# [Collected data]
################

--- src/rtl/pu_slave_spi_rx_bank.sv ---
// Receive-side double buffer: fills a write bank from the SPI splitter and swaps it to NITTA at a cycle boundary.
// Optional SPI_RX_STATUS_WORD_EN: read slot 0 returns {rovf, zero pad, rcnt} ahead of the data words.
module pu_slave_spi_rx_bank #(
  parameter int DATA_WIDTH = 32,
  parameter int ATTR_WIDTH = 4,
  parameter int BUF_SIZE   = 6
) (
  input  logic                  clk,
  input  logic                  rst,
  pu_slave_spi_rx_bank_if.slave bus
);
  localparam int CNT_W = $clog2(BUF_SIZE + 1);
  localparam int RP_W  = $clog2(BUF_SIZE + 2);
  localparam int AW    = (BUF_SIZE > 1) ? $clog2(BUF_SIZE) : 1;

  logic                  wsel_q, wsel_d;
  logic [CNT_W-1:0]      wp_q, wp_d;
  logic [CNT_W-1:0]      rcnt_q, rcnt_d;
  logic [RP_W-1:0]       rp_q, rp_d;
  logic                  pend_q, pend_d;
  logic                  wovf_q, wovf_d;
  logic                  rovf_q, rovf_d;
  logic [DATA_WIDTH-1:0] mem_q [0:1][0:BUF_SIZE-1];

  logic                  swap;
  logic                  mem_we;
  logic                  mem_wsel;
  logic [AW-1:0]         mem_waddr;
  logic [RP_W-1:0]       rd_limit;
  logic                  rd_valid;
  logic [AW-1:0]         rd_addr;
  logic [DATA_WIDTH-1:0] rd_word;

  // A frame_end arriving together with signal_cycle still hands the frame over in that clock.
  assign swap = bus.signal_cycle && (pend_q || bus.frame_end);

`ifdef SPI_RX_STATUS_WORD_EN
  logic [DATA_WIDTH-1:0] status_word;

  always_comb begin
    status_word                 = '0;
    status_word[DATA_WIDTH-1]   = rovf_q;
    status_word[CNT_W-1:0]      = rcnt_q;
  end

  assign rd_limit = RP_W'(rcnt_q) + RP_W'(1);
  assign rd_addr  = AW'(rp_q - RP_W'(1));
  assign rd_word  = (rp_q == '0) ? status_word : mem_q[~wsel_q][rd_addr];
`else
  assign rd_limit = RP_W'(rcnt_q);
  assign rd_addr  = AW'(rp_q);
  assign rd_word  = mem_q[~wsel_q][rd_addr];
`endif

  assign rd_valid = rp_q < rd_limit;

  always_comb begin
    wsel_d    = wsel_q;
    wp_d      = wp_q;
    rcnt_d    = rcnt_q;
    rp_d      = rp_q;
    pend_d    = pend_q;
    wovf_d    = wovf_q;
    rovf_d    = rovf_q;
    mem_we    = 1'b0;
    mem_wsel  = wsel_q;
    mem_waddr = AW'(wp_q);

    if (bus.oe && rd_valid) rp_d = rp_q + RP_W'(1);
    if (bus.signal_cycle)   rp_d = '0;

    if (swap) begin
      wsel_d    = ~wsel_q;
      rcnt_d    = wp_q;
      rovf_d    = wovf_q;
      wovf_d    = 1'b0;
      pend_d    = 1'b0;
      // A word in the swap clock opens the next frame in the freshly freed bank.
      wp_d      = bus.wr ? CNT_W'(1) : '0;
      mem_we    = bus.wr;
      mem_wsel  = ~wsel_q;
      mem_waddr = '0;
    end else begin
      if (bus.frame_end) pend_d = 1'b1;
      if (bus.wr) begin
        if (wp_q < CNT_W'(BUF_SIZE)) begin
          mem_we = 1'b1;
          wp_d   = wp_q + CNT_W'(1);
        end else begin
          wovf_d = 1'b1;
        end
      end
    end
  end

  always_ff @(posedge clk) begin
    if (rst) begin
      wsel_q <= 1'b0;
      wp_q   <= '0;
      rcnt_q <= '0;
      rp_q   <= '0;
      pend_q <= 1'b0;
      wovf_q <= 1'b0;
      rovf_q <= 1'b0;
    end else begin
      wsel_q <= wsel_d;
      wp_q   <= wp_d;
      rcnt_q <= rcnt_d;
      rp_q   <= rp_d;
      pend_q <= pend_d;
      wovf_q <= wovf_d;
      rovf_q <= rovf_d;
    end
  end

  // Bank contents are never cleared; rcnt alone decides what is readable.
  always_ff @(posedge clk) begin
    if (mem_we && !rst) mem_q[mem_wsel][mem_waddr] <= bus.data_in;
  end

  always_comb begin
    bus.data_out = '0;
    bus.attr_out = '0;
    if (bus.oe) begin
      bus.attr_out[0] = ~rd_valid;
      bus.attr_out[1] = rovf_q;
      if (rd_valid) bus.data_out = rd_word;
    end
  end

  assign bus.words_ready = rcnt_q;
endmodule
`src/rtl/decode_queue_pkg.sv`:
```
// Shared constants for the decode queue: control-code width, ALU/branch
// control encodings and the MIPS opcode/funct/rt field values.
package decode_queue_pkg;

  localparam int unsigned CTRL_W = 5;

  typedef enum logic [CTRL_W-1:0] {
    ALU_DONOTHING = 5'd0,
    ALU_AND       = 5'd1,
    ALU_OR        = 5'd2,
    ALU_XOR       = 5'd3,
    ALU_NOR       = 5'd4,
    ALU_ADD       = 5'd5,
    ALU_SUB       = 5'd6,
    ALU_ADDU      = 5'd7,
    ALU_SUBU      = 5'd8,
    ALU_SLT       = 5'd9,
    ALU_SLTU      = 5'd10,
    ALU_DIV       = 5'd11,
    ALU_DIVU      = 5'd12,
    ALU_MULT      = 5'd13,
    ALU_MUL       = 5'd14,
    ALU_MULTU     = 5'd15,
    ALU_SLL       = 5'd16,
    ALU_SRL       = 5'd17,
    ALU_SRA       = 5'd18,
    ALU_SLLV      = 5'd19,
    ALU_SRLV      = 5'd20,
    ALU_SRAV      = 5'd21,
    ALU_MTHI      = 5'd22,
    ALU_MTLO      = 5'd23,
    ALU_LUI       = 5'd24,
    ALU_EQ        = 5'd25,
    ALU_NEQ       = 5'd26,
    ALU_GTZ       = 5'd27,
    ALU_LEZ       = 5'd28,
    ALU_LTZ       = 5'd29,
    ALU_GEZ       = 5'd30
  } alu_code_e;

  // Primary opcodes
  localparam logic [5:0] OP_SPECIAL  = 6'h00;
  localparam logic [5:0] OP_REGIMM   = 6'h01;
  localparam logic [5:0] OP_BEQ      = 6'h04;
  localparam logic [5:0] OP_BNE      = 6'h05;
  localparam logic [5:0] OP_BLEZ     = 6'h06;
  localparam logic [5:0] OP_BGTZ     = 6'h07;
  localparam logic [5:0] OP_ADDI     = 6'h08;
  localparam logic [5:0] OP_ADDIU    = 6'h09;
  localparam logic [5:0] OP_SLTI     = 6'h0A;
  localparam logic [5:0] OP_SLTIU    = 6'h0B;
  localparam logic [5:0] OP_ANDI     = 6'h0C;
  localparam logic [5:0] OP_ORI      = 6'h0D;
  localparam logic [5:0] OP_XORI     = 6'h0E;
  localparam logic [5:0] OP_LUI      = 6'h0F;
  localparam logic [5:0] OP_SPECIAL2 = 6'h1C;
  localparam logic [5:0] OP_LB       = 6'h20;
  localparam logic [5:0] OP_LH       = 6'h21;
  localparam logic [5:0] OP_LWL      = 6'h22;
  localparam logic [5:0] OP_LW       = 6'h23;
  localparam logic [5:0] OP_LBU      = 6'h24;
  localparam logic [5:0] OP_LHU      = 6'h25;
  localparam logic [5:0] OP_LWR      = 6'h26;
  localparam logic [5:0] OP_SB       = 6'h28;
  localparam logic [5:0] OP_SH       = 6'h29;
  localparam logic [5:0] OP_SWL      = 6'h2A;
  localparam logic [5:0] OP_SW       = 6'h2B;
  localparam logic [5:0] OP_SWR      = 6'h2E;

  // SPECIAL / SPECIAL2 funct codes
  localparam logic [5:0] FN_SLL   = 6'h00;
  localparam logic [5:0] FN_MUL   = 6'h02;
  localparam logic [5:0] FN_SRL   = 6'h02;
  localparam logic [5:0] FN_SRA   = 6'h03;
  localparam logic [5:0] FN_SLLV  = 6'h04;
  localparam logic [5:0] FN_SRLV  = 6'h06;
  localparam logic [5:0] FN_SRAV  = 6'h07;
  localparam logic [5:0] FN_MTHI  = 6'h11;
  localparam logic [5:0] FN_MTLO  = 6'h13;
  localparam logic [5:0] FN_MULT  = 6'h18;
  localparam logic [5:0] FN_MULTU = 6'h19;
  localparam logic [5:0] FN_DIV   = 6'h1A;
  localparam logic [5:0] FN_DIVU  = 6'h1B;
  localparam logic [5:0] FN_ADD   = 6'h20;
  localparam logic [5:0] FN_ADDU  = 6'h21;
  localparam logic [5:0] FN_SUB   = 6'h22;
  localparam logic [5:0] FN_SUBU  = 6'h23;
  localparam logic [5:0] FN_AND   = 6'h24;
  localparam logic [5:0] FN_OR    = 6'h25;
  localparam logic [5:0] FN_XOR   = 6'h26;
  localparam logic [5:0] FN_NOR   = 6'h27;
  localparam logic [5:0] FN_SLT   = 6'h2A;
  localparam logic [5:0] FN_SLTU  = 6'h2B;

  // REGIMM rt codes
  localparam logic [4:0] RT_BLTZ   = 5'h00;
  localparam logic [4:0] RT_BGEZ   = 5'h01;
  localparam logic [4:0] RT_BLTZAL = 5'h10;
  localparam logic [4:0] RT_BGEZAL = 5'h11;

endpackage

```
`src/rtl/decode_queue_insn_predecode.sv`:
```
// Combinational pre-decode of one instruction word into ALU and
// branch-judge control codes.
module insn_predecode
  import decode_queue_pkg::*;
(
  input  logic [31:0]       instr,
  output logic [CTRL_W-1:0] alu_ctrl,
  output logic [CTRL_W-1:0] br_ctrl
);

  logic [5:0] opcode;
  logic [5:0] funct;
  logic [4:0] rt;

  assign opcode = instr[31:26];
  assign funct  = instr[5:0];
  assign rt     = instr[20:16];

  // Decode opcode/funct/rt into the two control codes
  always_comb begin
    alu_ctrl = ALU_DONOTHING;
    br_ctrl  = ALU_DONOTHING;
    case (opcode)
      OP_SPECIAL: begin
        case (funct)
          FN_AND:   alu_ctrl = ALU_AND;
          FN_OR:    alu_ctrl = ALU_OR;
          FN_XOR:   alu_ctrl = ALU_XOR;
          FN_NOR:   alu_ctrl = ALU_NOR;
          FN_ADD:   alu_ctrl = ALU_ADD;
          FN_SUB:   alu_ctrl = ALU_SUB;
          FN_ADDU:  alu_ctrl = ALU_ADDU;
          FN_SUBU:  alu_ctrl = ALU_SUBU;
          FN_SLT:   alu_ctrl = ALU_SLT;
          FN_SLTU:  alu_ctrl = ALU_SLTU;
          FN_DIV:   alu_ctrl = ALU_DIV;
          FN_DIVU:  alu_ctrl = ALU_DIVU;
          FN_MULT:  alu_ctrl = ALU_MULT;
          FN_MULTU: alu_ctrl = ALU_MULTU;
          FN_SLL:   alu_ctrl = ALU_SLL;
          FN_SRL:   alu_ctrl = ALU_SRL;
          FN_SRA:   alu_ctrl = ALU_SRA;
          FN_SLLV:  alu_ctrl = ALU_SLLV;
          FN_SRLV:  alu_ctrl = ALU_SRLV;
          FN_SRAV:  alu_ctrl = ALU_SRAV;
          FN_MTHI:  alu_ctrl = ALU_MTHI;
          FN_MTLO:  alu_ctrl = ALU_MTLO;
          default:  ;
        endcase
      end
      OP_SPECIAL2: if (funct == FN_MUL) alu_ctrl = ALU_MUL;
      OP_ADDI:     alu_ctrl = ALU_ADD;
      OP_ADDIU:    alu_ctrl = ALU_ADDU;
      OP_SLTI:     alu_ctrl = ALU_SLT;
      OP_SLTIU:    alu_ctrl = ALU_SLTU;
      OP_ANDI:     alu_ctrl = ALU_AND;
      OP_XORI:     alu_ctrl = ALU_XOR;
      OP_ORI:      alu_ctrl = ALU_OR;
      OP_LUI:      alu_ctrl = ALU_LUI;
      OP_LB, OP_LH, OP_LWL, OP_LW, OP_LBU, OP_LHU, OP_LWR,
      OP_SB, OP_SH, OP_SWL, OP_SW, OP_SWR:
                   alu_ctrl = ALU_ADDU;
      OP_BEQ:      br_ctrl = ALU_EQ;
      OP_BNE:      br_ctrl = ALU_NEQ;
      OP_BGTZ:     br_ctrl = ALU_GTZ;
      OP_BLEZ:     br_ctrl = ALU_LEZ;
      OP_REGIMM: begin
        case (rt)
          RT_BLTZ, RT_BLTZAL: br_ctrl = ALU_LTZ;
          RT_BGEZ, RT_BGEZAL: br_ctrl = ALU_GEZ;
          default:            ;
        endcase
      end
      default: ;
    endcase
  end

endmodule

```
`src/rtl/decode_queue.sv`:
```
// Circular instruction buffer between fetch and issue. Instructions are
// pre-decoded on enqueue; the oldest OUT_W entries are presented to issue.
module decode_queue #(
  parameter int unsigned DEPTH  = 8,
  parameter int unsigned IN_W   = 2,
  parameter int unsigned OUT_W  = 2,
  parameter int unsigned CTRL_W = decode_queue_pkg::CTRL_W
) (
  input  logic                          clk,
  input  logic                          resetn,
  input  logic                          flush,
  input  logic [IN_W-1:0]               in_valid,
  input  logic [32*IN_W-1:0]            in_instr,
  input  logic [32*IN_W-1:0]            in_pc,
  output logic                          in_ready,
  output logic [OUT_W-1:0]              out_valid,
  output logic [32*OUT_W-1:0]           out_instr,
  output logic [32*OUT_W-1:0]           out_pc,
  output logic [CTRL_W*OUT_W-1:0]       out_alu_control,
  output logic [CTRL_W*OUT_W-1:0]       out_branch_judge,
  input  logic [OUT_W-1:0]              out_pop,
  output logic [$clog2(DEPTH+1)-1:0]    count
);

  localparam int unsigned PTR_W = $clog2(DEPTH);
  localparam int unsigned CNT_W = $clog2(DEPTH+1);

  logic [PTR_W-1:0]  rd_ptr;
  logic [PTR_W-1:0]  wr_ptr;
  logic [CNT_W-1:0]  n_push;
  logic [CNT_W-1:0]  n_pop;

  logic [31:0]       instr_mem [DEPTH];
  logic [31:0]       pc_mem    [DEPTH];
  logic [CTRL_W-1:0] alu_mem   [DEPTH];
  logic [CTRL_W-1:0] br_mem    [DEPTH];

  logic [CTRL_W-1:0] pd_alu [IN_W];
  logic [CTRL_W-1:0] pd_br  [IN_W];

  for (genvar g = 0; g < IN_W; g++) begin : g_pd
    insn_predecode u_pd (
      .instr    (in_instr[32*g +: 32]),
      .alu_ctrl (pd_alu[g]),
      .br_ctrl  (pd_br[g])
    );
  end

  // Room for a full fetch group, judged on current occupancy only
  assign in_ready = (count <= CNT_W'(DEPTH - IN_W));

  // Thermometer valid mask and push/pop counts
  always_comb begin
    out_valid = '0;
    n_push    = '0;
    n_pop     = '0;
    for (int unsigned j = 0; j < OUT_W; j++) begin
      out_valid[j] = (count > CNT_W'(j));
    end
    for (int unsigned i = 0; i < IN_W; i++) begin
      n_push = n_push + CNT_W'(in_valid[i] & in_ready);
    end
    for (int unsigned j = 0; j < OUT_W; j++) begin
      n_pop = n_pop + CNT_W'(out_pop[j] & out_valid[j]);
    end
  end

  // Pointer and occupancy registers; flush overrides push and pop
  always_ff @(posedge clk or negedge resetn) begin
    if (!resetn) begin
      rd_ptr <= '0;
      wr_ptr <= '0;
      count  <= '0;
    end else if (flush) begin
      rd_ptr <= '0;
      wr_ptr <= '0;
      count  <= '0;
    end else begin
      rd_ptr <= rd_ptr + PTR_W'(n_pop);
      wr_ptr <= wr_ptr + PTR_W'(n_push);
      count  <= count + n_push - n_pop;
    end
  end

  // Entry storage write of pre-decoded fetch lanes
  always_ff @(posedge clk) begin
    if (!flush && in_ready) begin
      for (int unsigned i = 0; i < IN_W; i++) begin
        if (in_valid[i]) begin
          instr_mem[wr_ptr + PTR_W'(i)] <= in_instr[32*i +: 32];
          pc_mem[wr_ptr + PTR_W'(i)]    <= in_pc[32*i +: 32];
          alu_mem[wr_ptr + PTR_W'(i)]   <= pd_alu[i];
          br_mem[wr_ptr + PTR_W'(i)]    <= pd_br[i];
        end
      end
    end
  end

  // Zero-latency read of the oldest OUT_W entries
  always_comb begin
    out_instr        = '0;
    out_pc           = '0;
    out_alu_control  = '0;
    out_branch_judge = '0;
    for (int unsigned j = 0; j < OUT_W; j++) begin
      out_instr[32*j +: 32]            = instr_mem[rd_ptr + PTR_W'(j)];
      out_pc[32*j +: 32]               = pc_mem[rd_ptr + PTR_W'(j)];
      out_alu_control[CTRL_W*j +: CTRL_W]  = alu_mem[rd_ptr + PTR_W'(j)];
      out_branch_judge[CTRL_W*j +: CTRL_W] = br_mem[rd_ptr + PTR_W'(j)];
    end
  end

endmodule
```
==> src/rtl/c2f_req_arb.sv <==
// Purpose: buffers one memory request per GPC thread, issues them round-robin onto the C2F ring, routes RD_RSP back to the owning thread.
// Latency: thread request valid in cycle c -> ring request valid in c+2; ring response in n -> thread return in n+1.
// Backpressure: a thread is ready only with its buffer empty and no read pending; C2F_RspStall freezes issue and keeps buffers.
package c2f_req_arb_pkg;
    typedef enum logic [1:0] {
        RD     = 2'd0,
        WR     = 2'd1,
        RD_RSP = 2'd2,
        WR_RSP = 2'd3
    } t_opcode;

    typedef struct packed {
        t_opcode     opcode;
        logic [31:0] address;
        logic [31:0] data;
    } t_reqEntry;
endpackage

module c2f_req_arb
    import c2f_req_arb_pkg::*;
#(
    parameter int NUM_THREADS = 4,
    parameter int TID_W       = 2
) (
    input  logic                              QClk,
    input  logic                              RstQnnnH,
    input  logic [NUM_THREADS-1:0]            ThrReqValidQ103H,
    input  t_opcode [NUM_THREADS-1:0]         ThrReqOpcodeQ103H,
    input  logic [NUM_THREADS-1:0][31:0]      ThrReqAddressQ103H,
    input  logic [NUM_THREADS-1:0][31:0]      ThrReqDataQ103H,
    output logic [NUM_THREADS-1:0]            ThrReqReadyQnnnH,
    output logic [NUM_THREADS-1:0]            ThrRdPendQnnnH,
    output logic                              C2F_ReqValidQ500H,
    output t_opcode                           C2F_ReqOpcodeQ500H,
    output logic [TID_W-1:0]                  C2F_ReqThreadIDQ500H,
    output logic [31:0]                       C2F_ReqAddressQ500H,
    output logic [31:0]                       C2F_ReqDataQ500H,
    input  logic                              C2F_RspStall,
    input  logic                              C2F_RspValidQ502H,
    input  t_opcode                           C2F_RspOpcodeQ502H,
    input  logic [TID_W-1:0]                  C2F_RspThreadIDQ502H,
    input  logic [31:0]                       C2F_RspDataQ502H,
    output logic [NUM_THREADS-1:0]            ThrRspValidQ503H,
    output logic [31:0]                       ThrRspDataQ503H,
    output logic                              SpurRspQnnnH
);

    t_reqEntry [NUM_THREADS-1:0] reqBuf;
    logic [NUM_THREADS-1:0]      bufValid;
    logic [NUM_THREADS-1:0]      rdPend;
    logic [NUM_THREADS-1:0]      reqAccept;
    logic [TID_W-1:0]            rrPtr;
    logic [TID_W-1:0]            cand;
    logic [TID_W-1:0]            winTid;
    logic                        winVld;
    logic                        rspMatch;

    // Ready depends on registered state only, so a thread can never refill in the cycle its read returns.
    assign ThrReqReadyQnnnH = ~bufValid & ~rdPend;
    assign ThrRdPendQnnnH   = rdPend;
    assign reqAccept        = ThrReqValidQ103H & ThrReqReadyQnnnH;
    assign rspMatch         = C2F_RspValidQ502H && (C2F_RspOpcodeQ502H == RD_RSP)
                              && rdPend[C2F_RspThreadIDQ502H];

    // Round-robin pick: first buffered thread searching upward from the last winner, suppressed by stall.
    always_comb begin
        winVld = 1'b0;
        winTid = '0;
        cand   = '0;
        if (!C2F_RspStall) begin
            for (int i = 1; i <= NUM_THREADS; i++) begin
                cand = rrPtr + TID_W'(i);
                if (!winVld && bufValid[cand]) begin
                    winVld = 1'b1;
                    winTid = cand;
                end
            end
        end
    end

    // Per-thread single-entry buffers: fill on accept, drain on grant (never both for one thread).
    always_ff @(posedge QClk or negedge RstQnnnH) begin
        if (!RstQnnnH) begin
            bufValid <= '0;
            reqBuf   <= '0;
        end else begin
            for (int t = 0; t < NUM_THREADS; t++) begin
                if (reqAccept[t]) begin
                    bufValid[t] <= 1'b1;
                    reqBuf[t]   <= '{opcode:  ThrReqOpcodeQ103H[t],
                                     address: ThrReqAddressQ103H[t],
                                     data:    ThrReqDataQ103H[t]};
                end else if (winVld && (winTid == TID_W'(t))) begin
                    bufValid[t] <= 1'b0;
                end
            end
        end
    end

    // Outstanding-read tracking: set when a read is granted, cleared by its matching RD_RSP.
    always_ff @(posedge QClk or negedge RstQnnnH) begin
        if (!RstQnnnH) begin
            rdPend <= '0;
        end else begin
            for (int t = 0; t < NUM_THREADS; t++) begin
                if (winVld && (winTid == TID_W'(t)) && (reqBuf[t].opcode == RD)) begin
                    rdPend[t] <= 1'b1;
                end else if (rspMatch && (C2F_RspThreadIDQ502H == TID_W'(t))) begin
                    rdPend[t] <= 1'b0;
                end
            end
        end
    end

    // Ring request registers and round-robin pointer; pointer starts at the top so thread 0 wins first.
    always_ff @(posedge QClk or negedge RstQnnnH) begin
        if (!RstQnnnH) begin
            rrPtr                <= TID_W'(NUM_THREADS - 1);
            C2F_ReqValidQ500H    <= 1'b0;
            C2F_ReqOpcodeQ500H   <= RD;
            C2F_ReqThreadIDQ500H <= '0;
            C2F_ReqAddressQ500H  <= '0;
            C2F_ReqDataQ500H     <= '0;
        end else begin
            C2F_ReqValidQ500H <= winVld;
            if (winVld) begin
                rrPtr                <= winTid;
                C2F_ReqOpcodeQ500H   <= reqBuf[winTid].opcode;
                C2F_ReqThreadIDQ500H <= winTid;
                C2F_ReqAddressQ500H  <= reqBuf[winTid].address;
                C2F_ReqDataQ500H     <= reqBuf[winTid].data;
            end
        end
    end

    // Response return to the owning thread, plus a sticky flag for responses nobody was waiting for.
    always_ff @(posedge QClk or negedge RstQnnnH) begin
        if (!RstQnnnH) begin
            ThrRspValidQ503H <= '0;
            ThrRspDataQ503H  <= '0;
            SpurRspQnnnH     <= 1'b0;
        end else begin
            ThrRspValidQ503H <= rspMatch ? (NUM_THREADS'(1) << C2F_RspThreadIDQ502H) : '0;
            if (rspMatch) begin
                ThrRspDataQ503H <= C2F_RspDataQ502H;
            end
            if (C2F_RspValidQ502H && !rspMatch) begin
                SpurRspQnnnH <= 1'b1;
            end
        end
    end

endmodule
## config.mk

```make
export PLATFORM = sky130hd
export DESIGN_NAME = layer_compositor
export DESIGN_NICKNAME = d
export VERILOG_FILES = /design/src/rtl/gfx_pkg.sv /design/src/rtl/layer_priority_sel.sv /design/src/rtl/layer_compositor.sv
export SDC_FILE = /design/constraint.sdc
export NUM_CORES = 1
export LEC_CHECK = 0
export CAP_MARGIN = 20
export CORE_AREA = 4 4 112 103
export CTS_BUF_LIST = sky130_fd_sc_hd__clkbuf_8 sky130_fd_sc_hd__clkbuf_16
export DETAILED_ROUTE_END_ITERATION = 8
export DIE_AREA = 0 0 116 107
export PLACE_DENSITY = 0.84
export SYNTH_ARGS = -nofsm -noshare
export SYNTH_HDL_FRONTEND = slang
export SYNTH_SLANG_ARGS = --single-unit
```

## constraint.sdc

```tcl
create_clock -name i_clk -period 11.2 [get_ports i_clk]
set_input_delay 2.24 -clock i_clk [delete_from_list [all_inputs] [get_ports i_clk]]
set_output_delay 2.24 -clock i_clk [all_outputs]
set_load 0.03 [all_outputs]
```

################

# [WHAT TO PRODUCE]
Transcribe the records above exactly, from the opening line down to and including the line with "logic [DATA_WIDTH-1:0] rd_word;".

# [RESULT OF THIS EXERCISE]
--- src/rtl/pu_slave_spi_rx_bank.sv ---
// Receive-side double buffer: fills a write bank from the SPI splitter and swaps it to NITTA at a cycle boundary.
// Optional SPI_RX_STATUS_WORD_EN: read slot 0 returns {rovf, zero pad, rcnt} ahead of the data words.
module pu_slave_spi_rx_bank #(
  parameter int DATA_WIDTH = 32,
  parameter int ATTR_WIDTH = 4,
  parameter int BUF_SIZE   = 6
) (
  input  logic                  clk,
  input  logic                  rst,
  pu_slave_spi_rx_bank_if.slave bus
);
  localparam int CNT_W = $clog2(BUF_SIZE + 1);
  localparam int RP_W  = $clog2(BUF_SIZE + 2);
  localparam int AW    = (BUF_SIZE > 1) ? $clog2(BUF_SIZE) : 1;

  logic                  wsel_q, wsel_d;
  logic [CNT_W-1:0]      wp_q, wp_d;
  logic [CNT_W-1:0]      rcnt_q, rcnt_d;
  logic [RP_W-1:0]       rp_q, rp_d;
  logic                  pend_q, pend_d;
  logic                  wovf_q, wovf_d;
  logic                  rovf_q, rovf_d;
  logic [DATA_WIDTH-1:0] mem_q [0:1][0:BUF_SIZE-1];

  logic                  swap;
  logic                  mem_we;
  logic                  mem_wsel;
  logic [AW-1:0]         mem_waddr;
  logic [RP_W-1:0]       rd_limit;
  logic                  rd_valid;
  logic [AW-1:0]         rd_addr;
  logic [DATA_WIDTH-1:0] rd_word;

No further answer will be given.